TASK INSTRUCTIONS.
Count the lines in the records beneath this task that contain the string "wire", then give the count by itself.

*** DATASET ***

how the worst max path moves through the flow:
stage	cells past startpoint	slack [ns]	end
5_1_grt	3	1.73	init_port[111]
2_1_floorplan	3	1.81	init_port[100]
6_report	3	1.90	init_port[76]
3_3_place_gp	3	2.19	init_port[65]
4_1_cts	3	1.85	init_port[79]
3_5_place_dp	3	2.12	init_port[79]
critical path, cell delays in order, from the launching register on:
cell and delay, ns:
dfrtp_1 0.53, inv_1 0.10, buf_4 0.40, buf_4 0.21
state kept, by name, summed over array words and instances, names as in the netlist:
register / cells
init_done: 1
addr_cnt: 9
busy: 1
## src/include/array_config.svh

```systemverilog
`ifndef ARRAY_CONFIG_SVH
`define ARRAY_CONFIG_SVH

// Array geometry, shared by packages and RTL

// Entry index width
`define ARRAY_ADDR_W 9

// One RAM half, matches the wrapper split
`define ARRAY_HALF_W 26

// Full word is always two halves
`define ARRAY_WORD_W (2 * `ARRAY_HALF_W)

// Entry count
`define ARRAY_DEPTH 512

`endif
```

## src/rtl/array_ctrl_pkg.sv

```systemverilog
`default_nettype none

`include "array_config.svh"

// Array side of the controller, FSM states and SRAM pins
package array_ctrl_pkg;

  // Request controller states
  typedef enum logic [2:0] {
    ST_INIT    = 3'd0,
    ST_IDLE    = 3'd1,
    ST_ACCESS  = 3'd2,
    ST_CAPTURE = 3'd3,
    ST_ACK     = 3'd4
  } ctrl_state_e;

  // Wrapper pins, enables all active low
  typedef struct packed {
    logic                     cen;
    logic                     gwen;
    // Only bits HALF_W-1 and WORD_W-1 matter to the wrapper
    logic [`ARRAY_WORD_W-1:0] wen;
    logic [`ARRAY_ADDR_W-1:0] addr;
    logic [`ARRAY_WORD_W-1:0] d;
  } sram_port_t;

endpackage

`default_nettype wire

```

## src/rtl/array_bus_pkg.sv

```systemverilog
`default_nettype none

`include "array_config.svh"

// Client side of the array, one requester over req/ack
package array_bus_pkg;

  // Command from the client
  typedef enum logic [0:0] {
    OP_READ  = 1'b0,
    OP_WRITE = 1'b1
  } array_op_e;

  // Held stable by the client while req is high
  typedef struct packed {
    array_op_e                op;
    logic [`ARRAY_ADDR_W-1:0] addr;
    logic [`ARRAY_WORD_W-1:0] wdata;
    // Bit 0 low half, bit 1 high half, 1 writes that half
    logic [1:0]               half_mask;
  } array_req_t;

  // Valid while ack is high
  // For a write this is the word after the merge
  typedef struct packed {
    logic [`ARRAY_WORD_W-1:0] rdata;
  } array_rsp_t;

endpackage

`default_nettype wire

```

## src/rtl/array_req_ctrl.sv

```systemverilog
`timescale 1ns/1ps
`default_nettype none

`include "array_config.svh"

// Owns the SRAM port, serves one client over four-phase req/ack
module array_req_ctrl (
  input  wire logic                       CLK,
  input  wire logic                       arst_n,
  // Client handshake
  input  wire logic                       req,
  input  wire array_bus_pkg::array_req_t  req_data,
  output logic                            ack,
  output array_bus_pkg::array_rsp_t       rsp,
  // Initializer
  input  wire array_ctrl_pkg::sram_port_t init_port,
  input  wire logic                       init_done,
  // Array
  output array_ctrl_pkg::sram_port_t      sram,
  input  wire logic [`ARRAY_WORD_W-1:0]   q
);

  array_ctrl_pkg::ctrl_state_e state;
  array_ctrl_pkg::ctrl_state_e state_nxt;

  // Set while serving a write
  logic is_write;

  // Request fields are stable while req is high, used as they come
  assign is_write = (req_data.op == array_bus_pkg::OP_WRITE);

  // Next state
  always_comb begin
    state_nxt = state;
    case (state)
      array_ctrl_pkg::ST_INIT: begin
        // Client waits until the sweep is over
        if (init_done) begin
          state_nxt = array_ctrl_pkg::ST_IDLE;
        end
      end
      array_ctrl_pkg::ST_IDLE: begin
        if (req) begin
          state_nxt = array_ctrl_pkg::ST_ACCESS;
        end
      end
      array_ctrl_pkg::ST_ACCESS: begin
        // Write needs a second read to see the merged word
        state_nxt = is_write ? array_ctrl_pkg::ST_CAPTURE : array_ctrl_pkg::ST_ACK;
      end
      array_ctrl_pkg::ST_CAPTURE: begin
        state_nxt = array_ctrl_pkg::ST_ACK;
      end
      array_ctrl_pkg::ST_ACK: begin
        // Leave only once ack is up and the client let go
        if (ack && !req) begin
          state_nxt = array_ctrl_pkg::ST_IDLE;
        end
      end
      default: begin
        state_nxt = array_ctrl_pkg::ST_IDLE;
      end
    endcase
  end

  always_ff @(posedge CLK or negedge arst_n) begin
    if (!arst_n) begin
      state <= array_ctrl_pkg::ST_INIT;
    end else begin
      state <= state_nxt;
    end
  end

  // Ack rises one cycle into ST_ACK, with rsp loaded on the same edge
  always_ff @(posedge CLK or negedge arst_n) begin
    if (!arst_n) begin
      ack <= 1'b0;
    end else if (state == array_ctrl_pkg::ST_ACK) begin
      if (!ack) begin
        ack <= 1'b1;
      end else if (!req) begin
        ack <= 1'b0;
      end
    end
  end

  // Wrapper holds its address, so q is still valid here
  always_ff @(posedge CLK) begin
    if (state == array_ctrl_pkg::ST_ACK && !ack) begin
      rsp.rdata <= q;
    end
  end

  // SRAM port mux
  always_comb begin
    // Idle array, chip deselected
    sram.cen  = 1'b1;
    sram.gwen = 1'b1;
    sram.wen  = '1;
    sram.addr = req_data.addr;
    sram.d    = req_data.wdata;
    case (state)
      array_ctrl_pkg::ST_INIT: begin
        sram = init_port;
      end
      array_ctrl_pkg::ST_ACCESS: begin
        sram.cen = 1'b0;
        if (is_write) begin
          sram.gwen = 1'b0;
          // Half mask to active-low half enables
          sram.wen[`ARRAY_HALF_W-1] = ~req_data.half_mask[0];
          sram.wen[`ARRAY_WORD_W-1] = ~req_data.half_mask[1];
        end
      end
      array_ctrl_pkg::ST_CAPTURE: begin
        // Read back the same entry
        sram.cen = 1'b0;
      end
      default: begin
      end
    endcase
  end

endmodule

`default_nettype wire

```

***

RESPONSE FOR THIS EXERCISE.
10